(Dataset items)
`config.mk`:
```
export PLATFORM = sky130hd
export DESIGN_NAME = fr_recorder
export DESIGN_NICKNAME = d
export VERILOG_FILES = /design/src/rtl/fr_pkg.sv /design/src/rtl/fr_pick.sv /design/src/rtl/fr_bank.sv /design/src/rtl/fr_recorder.sv
export SDC_FILE = /design/constraint.sdc
export NUM_CORES = 1
export LEC_CHECK = 0
export CAP_MARGIN = 15
export CORE_MARGIN = 8
export CORE_UTILIZATION = 23
export CTS_CLUSTER_DIAMETER = 80
export DETAILED_ROUTE_END_ITERATION = 10
export PLACE_DENSITY = 0.44
export SETUP_SLACK_MARGIN = 0.02
export SLEW_MARGIN = 20
export SYNTH_ARGS = -nofsm -noshare
export SYNTH_HDL_FRONTEND = slang
export SYNTH_SLANG_ARGS = --single-unit
```
`constraint.sdc`:
```
create_clock -name clk -period 7 [get_ports clk]
set_input_delay 1.75 -clock clk [delete_from_list [all_inputs] [get_ports clk]]
set_output_delay 1.75 -clock clk [all_outputs]
set_load 0.1 [all_outputs]
```
`src/rtl/fr_pkg.sv`:
```
package fr_pkg;

    localparam int RSN_W     = 8;
    localparam int SID_W     = 16;
    localparam int PAGE_W    = 52;
    localparam int REC_W     = 128;
    localparam int GEN_SLOTS = 8;
    localparam int ISO_SLOTS = 1;
    localparam int ADDR_W    = 4;

    // Record field positions (software decodes these)
    localparam int VLD_BIT  = 127;
    localparam int RSN_LSB  = 96;
    localparam int SID_LSB  = 64;
    localparam int PAGE_LSB = 12;

    // Status word bit positions
    localparam int GEN_OVF_BIT = 0;
    localparam int ISO_OVF_BIT = 1;

    typedef struct packed {
        logic [RSN_W-1:0]  rsn;
        logic [SID_W-1:0]  sid;
        logic [PAGE_W-1:0] page;
    } fault_t;

    typedef enum logic [0:0] {
        BK_IDLE  = 1'b0,
        BK_RETRY = 1'b1
    } bank_st_e;

    // Build a readable record; an invalid slot reads as zero
    function automatic logic [REC_W-1:0] pack_rec(input logic vld, input fault_t f);
        logic [REC_W-1:0] r;
        r = '0;
        if (vld) begin
            r[VLD_BIT]                = 1'b1;
            r[RSN_LSB +: RSN_W]       = f.rsn;
            r[SID_LSB +: SID_W]       = f.sid;
            r[PAGE_LSB +: PAGE_W]     = f.page;
        end
        return r;
    endfunction

endpackage

```
`src/rtl/fr_pick.sv`:
```
// Lowest-index one-hot picker
module fr_pick #(
    parameter int N = 8
) (
    input  logic [N-1:0] req,
    output logic [N-1:0] oh,
    output logic         any
);
    assign oh  = req & (~req + N'(1));
    assign any = |req;
endmodule

```
`src/rtl/fr_bank.sv`:
```
// One engine's slot bank with its collision-retry state machine
module fr_bank
    import fr_pkg::*;
#(
    parameter int N = 8
) (
    input  logic           clk,
    input  logic           por_rst_n,
    input  logic           soft_rst_n,
    input  logic           flt_vld,
    input  fault_t         flt_in,
    input  logic [N-1:0]   clr_mask,
    input  logic           ovf_clr,
    output logic [N-1:0]   slot_vld,
    output fault_t [N-1:0] slot_rec,
    output logic           ovf,
    output logic           busy
);

    logic [N-1:0]   vld_q;
    fault_t [N-1:0] rec_q;
    logic           ovf_q;
    bank_st_e       st_q, st_nx;
    fault_t         hold_q, hold_nx;

    logic           cand_vld;
    fault_t         cand;
    logic [N-1:0]   match_req, match_oh, free_oh, tgt_oh, cap_oh;
    logic           hit, free_any, full, conflict, capture, ovf_set;

    // Candidate selection: held fault has priority in RETRY
    always_comb begin
        cand_vld = 1'b0;
        cand     = flt_in;
        unique case (st_q)
            BK_IDLE: begin
                cand_vld = flt_vld;
                cand     = flt_in;
            end
            BK_RETRY: begin
                cand_vld = 1'b1;
                cand     = hold_q;
            end
        endcase
        cand_vld = cand_vld & soft_rst_n;
    end

    // Requester match against valid slots
    for (genvar i = 0; i < N; i++) begin : g_match
        assign match_req[i] = vld_q[i] && (rec_q[i].sid == cand.sid);
    end

    fr_pick #(.N(N)) u_match (.req(match_req), .oh(match_oh), .any(hit));
    fr_pick #(.N(N)) u_free  (.req(~vld_q),    .oh(free_oh),  .any(free_any));

    assign full     = !free_any;
    assign tgt_oh   = hit ? match_oh : free_oh;
    assign conflict = cand_vld && |(tgt_oh & clr_mask);
    assign capture  = cand_vld && !hit && !full && !conflict;
    assign cap_oh   = capture ? free_oh : '0;
    assign ovf_set  = soft_rst_n &&
                      ((cand_vld && full && !hit) ||
                       (st_q == BK_RETRY && conflict && flt_vld));

    // Next-state: defer, requeue, re-defer, drain
    always_comb begin
        st_nx   = BK_IDLE;
        hold_nx = hold_q;
        unique case (st_q)
            BK_IDLE: begin
                if (conflict) begin
                    st_nx   = BK_RETRY;   // defer
                    hold_nx = flt_in;
                end
            end
            BK_RETRY: begin
                if (conflict) begin
                    st_nx   = BK_RETRY;   // re-defer, newcomer dropped
                end else if (flt_vld) begin
                    st_nx   = BK_RETRY;   // requeue
                    hold_nx = flt_in;
                end else begin
                    st_nx   = BK_IDLE;    // drain
                end
            end
        endcase
    end

    // State register: functional reset returns to IDLE
    always_ff @(posedge clk or negedge por_rst_n) begin
        if (!por_rst_n) begin
            st_q   <= BK_IDLE;
            hold_q <= '0;
        end else if (!soft_rst_n) begin
            st_q   <= BK_IDLE;
        end else begin
            st_q   <= st_nx;
            hold_q <= hold_nx;
        end
    end

    // Sticky storage: only power-on reset clears it
    always_ff @(posedge clk or negedge por_rst_n) begin
        if (!por_rst_n) begin
            vld_q <= '0;
            rec_q <= '0;
            ovf_q <= 1'b0;
        end else begin
            vld_q <= (vld_q | cap_oh) & ~clr_mask;
            ovf_q <= ovf_set | (ovf_q & ~ovf_clr);
            for (int i = 0; i < N; i++) begin
                if (cap_oh[i]) rec_q[i] <= cand;
            end
        end
    end

    assign slot_vld = vld_q;
    assign slot_rec = rec_q;
    assign ovf      = ovf_q;
    assign busy     = (st_q == BK_RETRY);

endmodule

```
`src/rtl/fr_recorder.sv`:
```
module fr_recorder
    import fr_pkg::*;
#(
    parameter int GEN_N = GEN_SLOTS,
    parameter int ISO_N = ISO_SLOTS,
    parameter int AW    = ADDR_W
) (
    input  logic              clk,
    input  logic              por_rst_n,
    input  logic              soft_rst_n,
    input  logic              gen_flt_vld,
    input  logic [RSN_W-1:0]  gen_flt_rsn,
    input  logic [SID_W-1:0]  gen_flt_sid,
    input  logic [PAGE_W-1:0] gen_flt_page,
    input  logic              iso_flt_vld,
    input  logic [RSN_W-1:0]  iso_flt_rsn,
    input  logic [SID_W-1:0]  iso_flt_sid,
    input  logic [PAGE_W-1:0] iso_flt_page,
    input  logic              reg_wr,
    input  logic [AW-1:0]     reg_addr,
    input  logic [REC_W-1:0]  reg_wdata,
    output logic [REC_W-1:0]  reg_rdata
);

    localparam int ISO_BASE  = GEN_N;
    localparam int STAT_ADDR = GEN_N + ISO_N;

    fault_t              gen_in, iso_in;
    logic [GEN_N-1:0]    gen_clr, gen_vld;
    logic [ISO_N-1:0]    iso_clr, iso_vld;
    fault_t [GEN_N-1:0]  gen_rec;
    fault_t [ISO_N-1:0]  iso_rec;
    logic                gen_ovf, iso_ovf, gen_busy, iso_busy;
    logic                stat_wr;
    logic                unused_wdata;

    assign gen_in = {gen_flt_rsn, gen_flt_sid, gen_flt_page};
    assign iso_in = {iso_flt_rsn, iso_flt_sid, iso_flt_page};

    // Write-one-to-clear decode
    for (genvar i = 0; i < GEN_N; i++) begin : g_gclr
        assign gen_clr[i] = reg_wr && (reg_addr == AW'(i)) && reg_wdata[VLD_BIT];
    end
    for (genvar i = 0; i < ISO_N; i++) begin : g_iclr
        assign iso_clr[i] = reg_wr && (reg_addr == AW'(ISO_BASE + i)) && reg_wdata[VLD_BIT];
    end
    assign stat_wr      = reg_wr && (reg_addr == AW'(STAT_ADDR));
    assign unused_wdata = ^reg_wdata[VLD_BIT-1:ISO_OVF_BIT+1];

    fr_bank #(.N(GEN_N)) u_gen (
        .clk(clk), .por_rst_n(por_rst_n), .soft_rst_n(soft_rst_n),
        .flt_vld(gen_flt_vld), .flt_in(gen_in),
        .clr_mask(gen_clr), .ovf_clr(stat_wr && reg_wdata[GEN_OVF_BIT]),
        .slot_vld(gen_vld), .slot_rec(gen_rec), .ovf(gen_ovf), .busy(gen_busy)
    );

    fr_bank #(.N(ISO_N)) u_iso (
        .clk(clk), .por_rst_n(por_rst_n), .soft_rst_n(soft_rst_n),
        .flt_vld(iso_flt_vld), .flt_in(iso_in),
        .clr_mask(iso_clr), .ovf_clr(stat_wr && reg_wdata[ISO_OVF_BIT]),
        .slot_vld(iso_vld), .slot_rec(iso_rec), .ovf(iso_ovf), .busy(iso_busy)
    );

    // Read mux
    always_comb begin
        reg_rdata = '0;
        for (int i = 0; i < GEN_N; i++) begin
            if (reg_addr == AW'(i)) reg_rdata = pack_rec(gen_vld[i], gen_rec[i]);
        end
        for (int i = 0; i < ISO_N; i++) begin
            if (reg_addr == AW'(ISO_BASE + i)) reg_rdata = pack_rec(iso_vld[i], iso_rec[i]);
        end
        if (reg_addr == AW'(STAT_ADDR)) begin
            reg_rdata[GEN_OVF_BIT] = gen_ovf;
            reg_rdata[ISO_OVF_BIT] = iso_ovf;
        end
    end

    logic unused_iso_busy;
    assign unused_iso_busy = iso_busy;

endmodule

```
Word-level counts from Yosys, hierarchy flattened
Index checks and enable logic that the tools add are counted.
- register bits after elaboration: 849
- output and inout bits: 128
- word-level logic and storage cells: 218
- add/subtract/negate cells: 4
- equality and inequality tests: 24
- muxes and demuxes: 63
- bitwise operators: 27
- reduce and logical (&&, ||, !) cells: 61
- operators by type and width (cell ; count):
    $mux W128 ; 9
    $mux W68 ; 9
    $pmux W76 S2 ; 4
    $mux W76 ; 6
    $eq A16 B16 Y1 ; 9
    $mux W8 ; 11
    $logic_and A1 B1 Y1 ; 48
    $and A8 B8 Y8 ; 4
    $not A8 Y8 ; 4
    $reduce_or A8 Y1 ; 3
    $mux W1 ; 19
    $add A8 B1 Y8 const B ; 2
    $eq A4 B3 Y1 const B ; 4
    $and A1 B1 Y1 ; 8
    $eq A4 B2 Y1 const B ; 2
    $eq A4 B4 Y1 const B ; 2
    $ne A2 B2 Y1 const B ; 4
    $or A8 B8 Y8 ; 1
    $pmux W1 S2 ; 4
    $reduce_and A4 Y1 ; 2
    $not A1 Y1 ; 7
    $logic_not A1 Y1 ; 5
    $eq A4 B1 Y1 const B ; 1
    $logic_not A4 Y1 ; 1
    other kinds (5) ; 10

Longest topological paths before layout
- depth in word-level cells: 16
- gate-level depth with buffers: 16
- depth with buffers taken out: 11

Cells and area by module
From an unflattened synthesis, not the netlist that was laid out.
- cells, all modules: 2974
- area, all modules: 40842.9 sq um
- by module, submodules not included (module ; times used ; cells an instance ; area each (sq um) ; seq. area each (sq um)):
    fr_bank (u_gen) ; 1 ; 1781 ; 29492.0 ; 17366.7
    fr_bank (u_iso) ; 1 ; 535 ; 6688.9 ; 3878.7
    fr_recorder ; 1 ; 630 ; 4439.3 ; 0.0
    fr_pick (u_gen.u_free ...) ; 2 ; 12 ; 96.3 ; 0.0
    fr_pick (u_iso.u_free ...) ; 2 ; 2 ; 15.0 ; 0.0

Worst setup path after synthesis
OpenSTA, ideal clock, no wires.
- kind: in2out
- start: input port reg_addr[0]
- end: output port reg_rdata[100]
- arrival time: 3.940 ns
- required time: 5.250 ns
- path slack: 1.310 ns
- cell stages on the path: 9
- path buffers: 4
- path through: nor2b_1 -> clkbuf_1 -> and3_1 -> clkbuf_1 -> clkbuf_1 -> buf_1 -> a22o_1 -> a221oi_1 -> nand3_1
- cells in the longest elaborated chain, start to end: 10
- elaborated cells between the ends (all ways): 18
- those cells by class: eq/ne (8); mux (9); reduce/logical (1)
- ends and longest elaborated chain (what ; RTL line ; RTL):
    start: declaration ; fr_recorder.sv:20 ; input logic [AW-1:0] reg_addr,
    $logic_not A4 Y1 ; fr_recorder.sv:68 ; if (reg_addr == AW'(i)) reg_rdata = pack_rec(gen_vld[i], gen_rec[i]);
    $mux W128 (8 in series) ; fr_recorder.sv:68 ;
    $mux W128 * ; fr_recorder.sv:71 ; if (reg_addr == AW'(ISO_BASE + i)) reg_rdata = pack_rec(iso_vld[i], iso_rec[i]);
    end: declaration ; fr_recorder.sv:22 ; output logic [REC_W-1:0] reg_rdata
Every way passes the cells marked *; elsewhere a longest branch is shown, timed or not.

Worst setup path in the final report
- start: input port reg_addr[0]
- end: output port reg_rdata[26]
The elaborated chain is that of the path after synthesis.

==> flow_summary.ini <==
[run_status]
status = completed

[global_route]
grt_use_total = 0.139
grt_max_degree = 143
overflow = 0
grt_pass1_vias = 26721
antenna_found_initial = 11
grt_pass1_wl_um = 193000

[power_and_ir_drop]
pwr-share-comb = 0.278
power_switching_mw = 6.15
p_per_area_nw_per_um2 = 387
seqPwrFrac = 0.429
intPower_mw = 12.7
p_sw_frac = 0.326
total_power_mw = 18.9
leakage_nw = 20.4
power.share.clock = 0.292
ir_drop_mv = 0.206

[detailed_routing]
vias = 25352
wl_um = 131000
drc = 0
antenna_left = 0
wl_per_cell_um = 24.2
first_iter_violations = 1832
firstDrtPassIters = 9
viasPerCell = 4.68

[yosys]
yosys.area.top_type = dfrtp_1
netlist_top_cells_count = dfrtp_1 (849), mux2_2 (690), clkbuf_1 (144), xnor2_1 (136), mux2_1 (128)
synth_edf_count = 0
netlist_area_um2 = 39300
async_flop_share = 1.00
synth_seq_cells = 849
syn_inst = 2888
syn_area_per_cell_um2 = 13.6
synth_top_area_frac = 0.541
synth_warnings = 0
ys_seq_area_frac = 0.541
ys_types = 56
synth_area_leaders = dfrtp_1 (54%), mux2_2 (20%), mux2_1 (3.7%), xnor2_1 (3.0%), mux2i_1 (2.0%)
yosys.cell_count.top_type = dfrtp_1
synth_ff_type = dfrtp_1

[place]
place_inst = 5226
placement.io_buffers = 243
dp_hpwl_um = 85100
place.gp.congestion = 0.785
place_ws_ns = 0.493

[sta]
fin_crit_ns = 6.45
worstMarginPinSlew_ns = 0.949
fin_crit_sh = 0.922
rsz0062_at_grt = no
finClkSkew_ns = 0.0283
maxSlewHeadroom = 0.368
tns_ns = 0
finalMaxSlewViolations = 0
fin_ws_ns = 0.545
hold_viol_final = 0
max_freq_mhz = 155
setup_violations = 0

[layout]
instances_no_fill = 5413
fin_util = 0.287
drive_gt1_frac = 0.339
area_delta_synth_final_pct = 24.0
fin_nets = 3403

[critical_path]
crit_chain = clkdlybuf4s50_1, nor2_1, and3_4, buf_4, a222oi_1, nand3_1, buf_12
worstPathMaxFanout = 27
critical_path_arrival_ns = 4.70
critPathRequiredTime_ns = 5.25
worstSetupPathType = input pin to output pin
slowest_delay_ns = 0.74
crit_path_top_delay_cell = and3_4
start_kind = input pin
crit_buf_inv = 3
end_kind = output pin
cp_top_family = simple AND/OR/NAND/NOR gates

[cts]
postCtsSetupBuffers = 0
cts_num_sinks = 849
clock_path_buffers = 3
cts_buffers = 101
ctsResizeCount = 0
cts_tree = built
h-tree-depth = 3
insertion_delay_ns = 0.72
cts-root-buf = clkbuf_16
clk_pin_slew_ns = 0.06
cts_hold_buf = 0

[floorplanning]
floorplan.initialDensity = 0.232
ios = 418
die_area_um2 = 184000
fp.dieH_um = 429
fp.dieW_um = 429
rows = 151
core_um2 = 169000

[worst_hold_path]
hp-class = flop to flop

[job]
maxCapViolations = 0
==> metrics by stage <==
stage                     hold WS (ns)  cell area [µm²]
after detailed placement         0.476            45200
after CTS                        0.490            48700
after floorplan                  0.453            39500
final                            0.482            48700
after global routing             0.504            48700
after global placement           0.467            45200
==> state kept, by name, summed over array words and instances, names as in the netlist, 8 cells and up <==
| name | cells |
|---|---|
| u_iso.slot_rec | 76 |
| u_gen.slot_vld | 8 |
| u_gen.hold_q | 76 |
| u_iso.hold_q | 76 |
| u_gen.slot_rec | 608 |
==> worst paths after layout <==
kind / from / endpoint / slack [ns] / depth (start not counted)
worst max-delay path: reg_addr[0] / reg_rdata[26] / 0.55 / 7
min in group asynchronous: por_rst_n / u_gen.slot_rec[237]$_DFFE_PN0P_ / 1.06 / 1
max in group asynchronous: por_rst_n / u_gen.slot_rec[334]$_DFFE_PN0P_ / 4.62 / 2
worst min register to register: u_gen.slot_rec[493]$_DFFE_PN0P_ / u_gen.slot_rec[493]$_DFFE_PN0P_ / 0.48 / 1
worst min-delay path: u_gen.slot_rec[493]$_DFFE_PN0P_ / u_gen.slot_rec[493]$_DFFE_PN0P_ / 0.48 / 1
worst max register to register: u_gen.busy$_DFF_PN0_ / u_gen.hold_q[38]$_DFFE_PN0P_ / 1.65 / 12
==> final cells by class <==
cell class / count / area (µm²)
Fill cell: 17156 / 121000
Clock inverter: 38 / 455
Inverter: 10 / 37.5
Antenna cell: 4 / 10.0
Timing Repair Buffer: 326 / 4200
Sequential cell: 849 / 21300
Tap cell: 2218 / 2780
Multi-Input combinational cell: 1823 / 16900
Clock buffer: 145 / 3050
==> metal layers <==
| metal | vias up | track usage | part of all wire |
|---|---|---|---|
| met5 | - | 0 | 0.00032 |
| met4 | 6 | 0.0472 | 0.032 |
| li1 | 11223 | - | - |
| met3 | 190 | 0.0220 | 0.038 |
| met2 | 508 | 0.239 | 0.49 |
| met1 | 13425 | 0.177 | 0.44 |
==> power groups by stage <==
stage / Clock, mW / Sequential, mW / Combinational [mW]
after floorplan: 0 / 7.77 / 3.75
final: 5.51 / 8.09 / 5.25
after CTS: 5.73 / 8.08 / 5.35
after global placement: 0 / 8.10 / 5.26
after detailed placement: 0 / 8.16 / 5.34
after global routing: 5.92 / 8.34 / 5.61
==> cells by family (layout without fill, tap and decap cells) <==
logic type / Yosys count / after routing / synth area share
xor gates and xnor gates: 136 / 136 / 0.0303
buffers and inverters: 264 / 519 / 0.0352
other: 1 / 53 / 0.0000955
muxes: 929 / 929 / 0.270
and+or+nand+nor: 291 / 291 / 0.0381
adders and majority gates: 2 / 2 / 0.000637
AOI/OAI and AO/OA: 416 / 416 / 0.0852
DFF: 849 / 849 / 0.541
==> placed cells by master, fill, tap and decap left out, types with 8 or more instances in the layout <==
cell,netlist,routed
nor3_1,9,8
buf_4,60,55
mux2_1,128,128
nand2_1,15,15
nand4_1,15,15
a22o_1,77,77
clkdlybuf4s50_1,0,163
inv_1,10,10
and3_4,0,8
nor4_1,30,30
bufinv_16,0,8
mux2_4,18,18
clkbuf_8,0,29
nor2_1,87,87
conb_1,1,49
a221oi_1,76,76
clkbuf_1,144,12
mux2i_1,77,77
mux2i_4,13,13
mux2_2,690,690
a222oi_1,76,76
xnor2_1,136,136
buf_12,1,107
clkinv_2,0,16
a21oi_1,79,79
nand3_1,91,90
a22oi_1,78,78
clkbuf_16,0,104
dfrtp_1,849,847
No activity file was read; power rests on OpenSTA's default activity.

### PROBLEM DETAILS
Using the records above, restate word for word the lines from the one with "grt_max_degree = 143" through the one with "leakage_nw = 20.4", both included.

### TASK ANSWER
grt_max_degree = 143
overflow = 0
grt_pass1_vias = 26721
antenna_found_initial = 11
grt_pass1_wl_um = 193000

[power_and_ir_drop]
pwr-share-comb = 0.278
power_switching_mw = 6.15
p_per_area_nw_per_um2 = 387
seqPwrFrac = 0.429
intPower_mw = 12.7
p_sw_frac = 0.326
total_power_mw = 18.9
leakage_nw = 20.4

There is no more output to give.